*WHAT NEEDS TO BE DONE*. Copy nothing from the entries below except the lines from the one containing "well taps | 68 | 85.1 | 2.68" through the one containing "flip-flops and latches | 43 | 1080 | 34.1", and copy those exactly.

*ENTRIES PROVIDED*.
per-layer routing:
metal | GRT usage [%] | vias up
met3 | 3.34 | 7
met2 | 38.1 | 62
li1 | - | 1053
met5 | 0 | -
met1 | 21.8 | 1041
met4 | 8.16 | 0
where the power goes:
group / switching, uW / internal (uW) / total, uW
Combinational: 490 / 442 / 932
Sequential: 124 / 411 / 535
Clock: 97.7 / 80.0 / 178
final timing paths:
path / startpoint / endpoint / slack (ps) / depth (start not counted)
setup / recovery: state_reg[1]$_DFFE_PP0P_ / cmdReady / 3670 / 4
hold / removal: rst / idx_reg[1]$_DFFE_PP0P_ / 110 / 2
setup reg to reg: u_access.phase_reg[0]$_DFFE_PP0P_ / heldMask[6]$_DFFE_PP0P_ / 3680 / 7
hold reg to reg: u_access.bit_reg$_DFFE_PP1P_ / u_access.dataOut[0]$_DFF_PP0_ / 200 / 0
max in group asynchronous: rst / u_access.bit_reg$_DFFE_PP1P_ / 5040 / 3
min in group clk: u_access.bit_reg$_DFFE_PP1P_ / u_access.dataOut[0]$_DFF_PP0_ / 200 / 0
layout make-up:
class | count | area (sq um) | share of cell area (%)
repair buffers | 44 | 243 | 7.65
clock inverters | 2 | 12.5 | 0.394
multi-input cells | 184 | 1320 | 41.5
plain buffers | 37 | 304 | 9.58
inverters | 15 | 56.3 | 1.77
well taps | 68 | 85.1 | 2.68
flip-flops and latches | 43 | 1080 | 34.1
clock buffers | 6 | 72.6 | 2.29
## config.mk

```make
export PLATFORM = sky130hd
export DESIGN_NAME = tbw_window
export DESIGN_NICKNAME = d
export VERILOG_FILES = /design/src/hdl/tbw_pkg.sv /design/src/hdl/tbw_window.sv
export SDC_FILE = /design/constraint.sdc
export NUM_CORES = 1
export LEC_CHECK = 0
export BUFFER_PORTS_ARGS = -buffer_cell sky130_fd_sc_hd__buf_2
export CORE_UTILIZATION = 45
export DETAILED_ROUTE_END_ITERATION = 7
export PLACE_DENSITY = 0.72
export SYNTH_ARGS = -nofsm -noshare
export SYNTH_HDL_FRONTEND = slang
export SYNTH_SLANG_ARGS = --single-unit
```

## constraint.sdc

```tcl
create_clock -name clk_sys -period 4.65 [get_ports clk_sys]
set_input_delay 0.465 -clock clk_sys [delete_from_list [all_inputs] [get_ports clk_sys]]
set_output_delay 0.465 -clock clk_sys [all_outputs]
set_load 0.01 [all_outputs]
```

...

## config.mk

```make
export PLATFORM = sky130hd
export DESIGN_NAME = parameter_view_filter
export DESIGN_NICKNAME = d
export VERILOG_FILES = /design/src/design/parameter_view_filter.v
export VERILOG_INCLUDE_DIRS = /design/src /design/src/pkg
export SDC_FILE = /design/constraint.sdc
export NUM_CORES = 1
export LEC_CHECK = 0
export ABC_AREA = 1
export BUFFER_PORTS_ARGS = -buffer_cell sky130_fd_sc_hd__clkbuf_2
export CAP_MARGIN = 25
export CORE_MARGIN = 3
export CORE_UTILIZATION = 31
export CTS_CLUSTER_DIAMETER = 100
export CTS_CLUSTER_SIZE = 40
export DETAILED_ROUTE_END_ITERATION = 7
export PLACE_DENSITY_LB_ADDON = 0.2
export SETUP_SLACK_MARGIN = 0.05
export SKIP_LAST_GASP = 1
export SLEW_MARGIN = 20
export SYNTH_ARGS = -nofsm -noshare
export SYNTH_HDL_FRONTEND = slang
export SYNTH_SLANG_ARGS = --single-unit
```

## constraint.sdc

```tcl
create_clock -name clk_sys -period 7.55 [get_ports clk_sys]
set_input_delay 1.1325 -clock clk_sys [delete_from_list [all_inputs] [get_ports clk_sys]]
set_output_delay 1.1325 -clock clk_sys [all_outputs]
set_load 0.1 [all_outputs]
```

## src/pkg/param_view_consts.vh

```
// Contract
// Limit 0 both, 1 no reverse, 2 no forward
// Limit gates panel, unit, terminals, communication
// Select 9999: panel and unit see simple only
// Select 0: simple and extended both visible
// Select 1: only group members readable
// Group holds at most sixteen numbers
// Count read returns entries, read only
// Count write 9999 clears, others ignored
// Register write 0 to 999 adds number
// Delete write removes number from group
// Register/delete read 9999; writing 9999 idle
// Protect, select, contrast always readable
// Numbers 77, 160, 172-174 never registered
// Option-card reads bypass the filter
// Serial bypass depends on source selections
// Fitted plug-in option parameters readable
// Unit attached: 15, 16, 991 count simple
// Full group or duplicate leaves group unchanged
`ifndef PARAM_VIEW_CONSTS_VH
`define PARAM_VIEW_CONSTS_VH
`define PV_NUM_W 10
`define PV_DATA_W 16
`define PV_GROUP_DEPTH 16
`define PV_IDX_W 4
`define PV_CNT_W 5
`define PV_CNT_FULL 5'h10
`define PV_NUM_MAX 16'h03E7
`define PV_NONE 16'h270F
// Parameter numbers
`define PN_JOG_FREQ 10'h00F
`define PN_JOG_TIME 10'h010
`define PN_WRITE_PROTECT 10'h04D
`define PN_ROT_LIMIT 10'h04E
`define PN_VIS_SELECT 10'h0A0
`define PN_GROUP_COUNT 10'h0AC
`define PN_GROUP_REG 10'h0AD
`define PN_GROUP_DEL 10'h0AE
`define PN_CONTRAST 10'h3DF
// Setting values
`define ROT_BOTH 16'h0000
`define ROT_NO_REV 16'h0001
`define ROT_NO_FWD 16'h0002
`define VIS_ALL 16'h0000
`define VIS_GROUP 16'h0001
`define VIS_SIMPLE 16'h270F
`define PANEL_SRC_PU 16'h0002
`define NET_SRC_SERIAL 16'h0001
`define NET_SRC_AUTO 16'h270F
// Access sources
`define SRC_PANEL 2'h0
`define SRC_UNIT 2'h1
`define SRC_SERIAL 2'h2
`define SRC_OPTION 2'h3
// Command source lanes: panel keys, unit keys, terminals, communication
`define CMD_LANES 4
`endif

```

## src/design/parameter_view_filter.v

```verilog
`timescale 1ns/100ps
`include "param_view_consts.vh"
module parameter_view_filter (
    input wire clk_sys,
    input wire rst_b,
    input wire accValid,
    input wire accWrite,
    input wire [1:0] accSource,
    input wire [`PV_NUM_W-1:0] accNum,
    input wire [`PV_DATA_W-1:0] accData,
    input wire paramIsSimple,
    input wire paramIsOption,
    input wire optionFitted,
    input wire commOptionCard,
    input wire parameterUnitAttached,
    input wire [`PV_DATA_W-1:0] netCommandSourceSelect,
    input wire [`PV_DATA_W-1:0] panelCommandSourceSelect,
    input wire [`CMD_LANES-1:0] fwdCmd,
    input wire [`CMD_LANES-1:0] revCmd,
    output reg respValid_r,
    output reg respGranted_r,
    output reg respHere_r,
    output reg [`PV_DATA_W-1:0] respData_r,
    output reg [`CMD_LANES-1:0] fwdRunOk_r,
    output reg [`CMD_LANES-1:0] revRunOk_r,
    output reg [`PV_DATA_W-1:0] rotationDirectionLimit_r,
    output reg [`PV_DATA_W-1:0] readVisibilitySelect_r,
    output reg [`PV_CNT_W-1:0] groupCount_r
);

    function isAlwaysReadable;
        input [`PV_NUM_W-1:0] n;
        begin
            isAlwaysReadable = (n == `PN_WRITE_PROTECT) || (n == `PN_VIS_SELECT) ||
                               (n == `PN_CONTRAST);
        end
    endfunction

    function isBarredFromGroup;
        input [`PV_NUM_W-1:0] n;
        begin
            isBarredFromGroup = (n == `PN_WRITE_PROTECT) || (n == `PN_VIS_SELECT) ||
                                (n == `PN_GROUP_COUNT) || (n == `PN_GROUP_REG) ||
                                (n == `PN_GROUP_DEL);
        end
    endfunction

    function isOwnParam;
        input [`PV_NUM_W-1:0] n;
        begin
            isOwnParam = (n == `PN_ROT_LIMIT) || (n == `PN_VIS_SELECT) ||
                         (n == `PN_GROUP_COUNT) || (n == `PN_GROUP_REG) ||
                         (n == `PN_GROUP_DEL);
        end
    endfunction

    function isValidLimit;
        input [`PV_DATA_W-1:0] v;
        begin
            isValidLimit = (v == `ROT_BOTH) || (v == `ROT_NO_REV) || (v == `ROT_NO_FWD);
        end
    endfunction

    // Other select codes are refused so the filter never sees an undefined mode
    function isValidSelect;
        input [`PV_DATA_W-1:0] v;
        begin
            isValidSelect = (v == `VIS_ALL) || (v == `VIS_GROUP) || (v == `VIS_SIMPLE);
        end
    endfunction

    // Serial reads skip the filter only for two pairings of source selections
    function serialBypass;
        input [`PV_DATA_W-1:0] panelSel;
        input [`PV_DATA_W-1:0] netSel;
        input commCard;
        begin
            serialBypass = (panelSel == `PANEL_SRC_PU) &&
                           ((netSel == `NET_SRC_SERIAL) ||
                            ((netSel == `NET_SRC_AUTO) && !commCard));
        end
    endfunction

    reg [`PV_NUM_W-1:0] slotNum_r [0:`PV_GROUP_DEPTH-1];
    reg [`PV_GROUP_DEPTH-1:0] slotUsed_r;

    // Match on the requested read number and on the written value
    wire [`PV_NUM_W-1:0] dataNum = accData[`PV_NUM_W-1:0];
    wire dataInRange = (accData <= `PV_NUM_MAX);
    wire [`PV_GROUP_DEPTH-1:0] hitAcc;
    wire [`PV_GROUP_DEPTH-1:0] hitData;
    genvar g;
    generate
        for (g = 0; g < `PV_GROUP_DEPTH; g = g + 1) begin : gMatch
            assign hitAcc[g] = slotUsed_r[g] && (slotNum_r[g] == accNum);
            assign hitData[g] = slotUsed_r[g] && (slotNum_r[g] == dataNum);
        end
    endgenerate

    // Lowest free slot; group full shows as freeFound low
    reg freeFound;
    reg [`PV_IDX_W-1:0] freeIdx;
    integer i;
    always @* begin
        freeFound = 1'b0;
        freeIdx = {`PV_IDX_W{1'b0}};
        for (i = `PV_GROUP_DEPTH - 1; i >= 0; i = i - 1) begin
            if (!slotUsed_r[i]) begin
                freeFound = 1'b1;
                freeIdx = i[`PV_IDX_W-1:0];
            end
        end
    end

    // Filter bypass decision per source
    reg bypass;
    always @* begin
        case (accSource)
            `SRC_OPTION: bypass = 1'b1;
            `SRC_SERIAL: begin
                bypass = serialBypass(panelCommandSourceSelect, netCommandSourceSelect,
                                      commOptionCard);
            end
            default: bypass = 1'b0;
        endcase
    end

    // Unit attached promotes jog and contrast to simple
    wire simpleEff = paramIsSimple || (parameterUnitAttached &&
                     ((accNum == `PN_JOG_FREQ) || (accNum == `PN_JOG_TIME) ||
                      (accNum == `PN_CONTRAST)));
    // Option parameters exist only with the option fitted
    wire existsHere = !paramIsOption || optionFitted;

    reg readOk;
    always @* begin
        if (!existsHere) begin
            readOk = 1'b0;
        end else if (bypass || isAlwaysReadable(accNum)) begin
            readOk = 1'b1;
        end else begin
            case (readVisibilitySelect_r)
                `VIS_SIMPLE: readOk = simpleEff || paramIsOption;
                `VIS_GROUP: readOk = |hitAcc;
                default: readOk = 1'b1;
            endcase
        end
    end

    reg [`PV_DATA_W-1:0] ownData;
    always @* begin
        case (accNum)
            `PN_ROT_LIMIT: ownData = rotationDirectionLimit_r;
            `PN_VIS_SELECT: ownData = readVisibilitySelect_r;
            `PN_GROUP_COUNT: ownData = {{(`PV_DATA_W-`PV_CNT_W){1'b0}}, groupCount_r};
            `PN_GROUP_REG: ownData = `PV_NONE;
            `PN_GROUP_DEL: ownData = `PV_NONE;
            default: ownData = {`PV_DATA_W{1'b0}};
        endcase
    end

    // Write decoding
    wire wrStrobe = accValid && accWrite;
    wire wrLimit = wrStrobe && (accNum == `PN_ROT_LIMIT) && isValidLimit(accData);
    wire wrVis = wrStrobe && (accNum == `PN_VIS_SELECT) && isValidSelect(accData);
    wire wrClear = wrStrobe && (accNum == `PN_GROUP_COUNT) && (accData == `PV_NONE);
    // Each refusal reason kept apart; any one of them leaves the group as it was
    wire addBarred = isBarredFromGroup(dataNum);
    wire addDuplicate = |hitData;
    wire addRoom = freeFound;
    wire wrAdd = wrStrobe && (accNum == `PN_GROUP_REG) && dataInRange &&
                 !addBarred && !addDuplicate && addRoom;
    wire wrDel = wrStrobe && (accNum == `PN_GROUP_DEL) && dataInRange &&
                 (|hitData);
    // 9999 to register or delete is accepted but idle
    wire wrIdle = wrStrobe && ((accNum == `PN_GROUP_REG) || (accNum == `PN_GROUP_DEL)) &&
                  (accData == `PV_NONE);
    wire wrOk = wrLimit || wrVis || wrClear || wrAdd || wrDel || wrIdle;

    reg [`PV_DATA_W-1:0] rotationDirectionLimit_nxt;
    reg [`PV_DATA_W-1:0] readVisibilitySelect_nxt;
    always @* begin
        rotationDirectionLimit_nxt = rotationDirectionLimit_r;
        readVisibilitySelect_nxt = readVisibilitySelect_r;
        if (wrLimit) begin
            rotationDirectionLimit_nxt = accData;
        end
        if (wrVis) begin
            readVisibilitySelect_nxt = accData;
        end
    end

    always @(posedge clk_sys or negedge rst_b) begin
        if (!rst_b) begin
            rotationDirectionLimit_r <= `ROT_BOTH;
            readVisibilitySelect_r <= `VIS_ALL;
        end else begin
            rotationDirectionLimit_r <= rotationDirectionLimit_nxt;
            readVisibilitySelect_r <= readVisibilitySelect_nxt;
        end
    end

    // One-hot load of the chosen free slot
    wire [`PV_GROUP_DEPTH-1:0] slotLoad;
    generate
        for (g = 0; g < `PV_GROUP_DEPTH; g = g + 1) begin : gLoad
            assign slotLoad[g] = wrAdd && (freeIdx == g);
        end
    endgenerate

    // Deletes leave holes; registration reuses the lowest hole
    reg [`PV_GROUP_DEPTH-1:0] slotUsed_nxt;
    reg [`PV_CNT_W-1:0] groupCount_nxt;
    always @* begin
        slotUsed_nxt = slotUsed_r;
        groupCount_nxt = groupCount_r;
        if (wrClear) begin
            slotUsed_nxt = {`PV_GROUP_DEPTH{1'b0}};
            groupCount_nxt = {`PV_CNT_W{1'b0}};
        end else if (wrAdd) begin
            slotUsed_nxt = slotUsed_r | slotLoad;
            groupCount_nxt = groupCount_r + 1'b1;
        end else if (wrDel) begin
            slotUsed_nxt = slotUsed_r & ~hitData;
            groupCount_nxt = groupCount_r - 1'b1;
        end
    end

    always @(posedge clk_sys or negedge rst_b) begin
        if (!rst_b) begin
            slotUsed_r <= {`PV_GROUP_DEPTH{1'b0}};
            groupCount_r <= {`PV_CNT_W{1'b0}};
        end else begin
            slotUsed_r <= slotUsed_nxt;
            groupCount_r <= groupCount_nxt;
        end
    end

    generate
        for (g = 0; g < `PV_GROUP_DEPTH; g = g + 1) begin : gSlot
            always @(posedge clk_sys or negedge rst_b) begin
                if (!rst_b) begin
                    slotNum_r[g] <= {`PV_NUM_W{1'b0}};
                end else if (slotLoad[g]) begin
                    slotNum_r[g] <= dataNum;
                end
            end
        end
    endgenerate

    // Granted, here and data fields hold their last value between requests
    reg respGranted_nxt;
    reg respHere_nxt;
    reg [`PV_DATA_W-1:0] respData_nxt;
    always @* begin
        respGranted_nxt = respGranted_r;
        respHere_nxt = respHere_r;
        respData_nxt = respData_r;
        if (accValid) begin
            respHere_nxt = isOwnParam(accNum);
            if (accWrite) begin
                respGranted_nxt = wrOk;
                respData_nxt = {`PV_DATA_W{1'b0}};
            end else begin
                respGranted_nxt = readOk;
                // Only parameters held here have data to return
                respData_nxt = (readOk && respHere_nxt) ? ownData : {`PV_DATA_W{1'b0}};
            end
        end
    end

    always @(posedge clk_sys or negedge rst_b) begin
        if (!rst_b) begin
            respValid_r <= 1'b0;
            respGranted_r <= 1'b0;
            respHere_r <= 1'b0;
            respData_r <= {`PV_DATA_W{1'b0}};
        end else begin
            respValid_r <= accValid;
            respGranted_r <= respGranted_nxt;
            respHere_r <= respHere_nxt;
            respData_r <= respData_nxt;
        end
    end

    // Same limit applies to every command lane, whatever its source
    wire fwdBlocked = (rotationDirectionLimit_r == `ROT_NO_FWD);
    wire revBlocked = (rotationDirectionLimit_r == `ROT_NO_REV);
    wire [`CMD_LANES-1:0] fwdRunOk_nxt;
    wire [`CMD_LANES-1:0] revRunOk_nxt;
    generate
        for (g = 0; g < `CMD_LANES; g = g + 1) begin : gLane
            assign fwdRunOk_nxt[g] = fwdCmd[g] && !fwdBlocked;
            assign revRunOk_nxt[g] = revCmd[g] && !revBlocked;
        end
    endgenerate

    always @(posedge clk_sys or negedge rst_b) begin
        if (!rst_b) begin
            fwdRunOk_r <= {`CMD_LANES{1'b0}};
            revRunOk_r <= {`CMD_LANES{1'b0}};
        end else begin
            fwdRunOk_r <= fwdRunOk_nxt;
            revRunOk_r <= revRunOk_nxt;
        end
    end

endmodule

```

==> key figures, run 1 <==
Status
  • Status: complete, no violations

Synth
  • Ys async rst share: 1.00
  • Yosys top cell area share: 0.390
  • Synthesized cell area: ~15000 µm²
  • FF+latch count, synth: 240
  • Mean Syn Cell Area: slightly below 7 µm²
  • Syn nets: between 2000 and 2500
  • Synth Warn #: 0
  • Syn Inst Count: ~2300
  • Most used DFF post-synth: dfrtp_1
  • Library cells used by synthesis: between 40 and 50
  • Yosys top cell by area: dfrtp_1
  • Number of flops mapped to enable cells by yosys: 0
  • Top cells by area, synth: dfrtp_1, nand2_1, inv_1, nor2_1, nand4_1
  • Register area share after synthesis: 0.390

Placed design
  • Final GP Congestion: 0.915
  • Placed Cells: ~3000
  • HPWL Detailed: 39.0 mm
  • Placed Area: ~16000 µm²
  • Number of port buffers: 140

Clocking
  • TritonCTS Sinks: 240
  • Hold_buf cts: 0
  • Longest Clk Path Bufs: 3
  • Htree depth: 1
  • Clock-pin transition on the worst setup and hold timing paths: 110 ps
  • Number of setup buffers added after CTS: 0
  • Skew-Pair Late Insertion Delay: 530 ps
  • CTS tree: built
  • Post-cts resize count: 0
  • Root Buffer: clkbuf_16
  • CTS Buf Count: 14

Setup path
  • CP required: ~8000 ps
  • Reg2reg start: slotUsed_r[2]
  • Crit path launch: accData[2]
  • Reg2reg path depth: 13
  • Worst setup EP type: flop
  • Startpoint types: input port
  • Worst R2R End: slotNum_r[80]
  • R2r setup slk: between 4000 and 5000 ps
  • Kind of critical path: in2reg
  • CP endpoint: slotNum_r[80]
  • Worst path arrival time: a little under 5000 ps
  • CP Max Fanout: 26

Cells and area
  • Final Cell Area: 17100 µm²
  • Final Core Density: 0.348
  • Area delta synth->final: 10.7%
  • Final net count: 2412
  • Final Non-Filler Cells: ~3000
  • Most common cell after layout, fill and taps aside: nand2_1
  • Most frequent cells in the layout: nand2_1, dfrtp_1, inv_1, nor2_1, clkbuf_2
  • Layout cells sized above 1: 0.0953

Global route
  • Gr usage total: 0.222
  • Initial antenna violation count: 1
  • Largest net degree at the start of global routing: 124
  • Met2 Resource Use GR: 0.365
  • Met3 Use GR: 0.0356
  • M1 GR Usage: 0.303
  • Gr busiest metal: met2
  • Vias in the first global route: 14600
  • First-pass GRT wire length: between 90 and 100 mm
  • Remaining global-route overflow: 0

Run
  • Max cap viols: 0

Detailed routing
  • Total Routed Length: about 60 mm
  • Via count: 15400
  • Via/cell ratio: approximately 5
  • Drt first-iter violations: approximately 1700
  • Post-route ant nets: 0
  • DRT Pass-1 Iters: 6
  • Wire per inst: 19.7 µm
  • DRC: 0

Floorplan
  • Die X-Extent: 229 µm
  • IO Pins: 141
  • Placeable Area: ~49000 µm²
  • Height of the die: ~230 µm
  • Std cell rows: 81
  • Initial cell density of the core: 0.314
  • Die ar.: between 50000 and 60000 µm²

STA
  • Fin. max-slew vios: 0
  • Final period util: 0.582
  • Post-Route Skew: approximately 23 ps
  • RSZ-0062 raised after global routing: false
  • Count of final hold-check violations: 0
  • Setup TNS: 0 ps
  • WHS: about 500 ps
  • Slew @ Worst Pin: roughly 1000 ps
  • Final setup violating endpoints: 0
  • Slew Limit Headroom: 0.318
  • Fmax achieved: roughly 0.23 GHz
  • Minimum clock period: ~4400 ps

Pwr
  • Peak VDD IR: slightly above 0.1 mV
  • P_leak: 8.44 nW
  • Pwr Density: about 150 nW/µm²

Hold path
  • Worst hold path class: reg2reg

*RESPONSE AREA*.
well taps | 68 | 85.1 | 2.68
flip-flops and latches | 43 | 1080 | 34.1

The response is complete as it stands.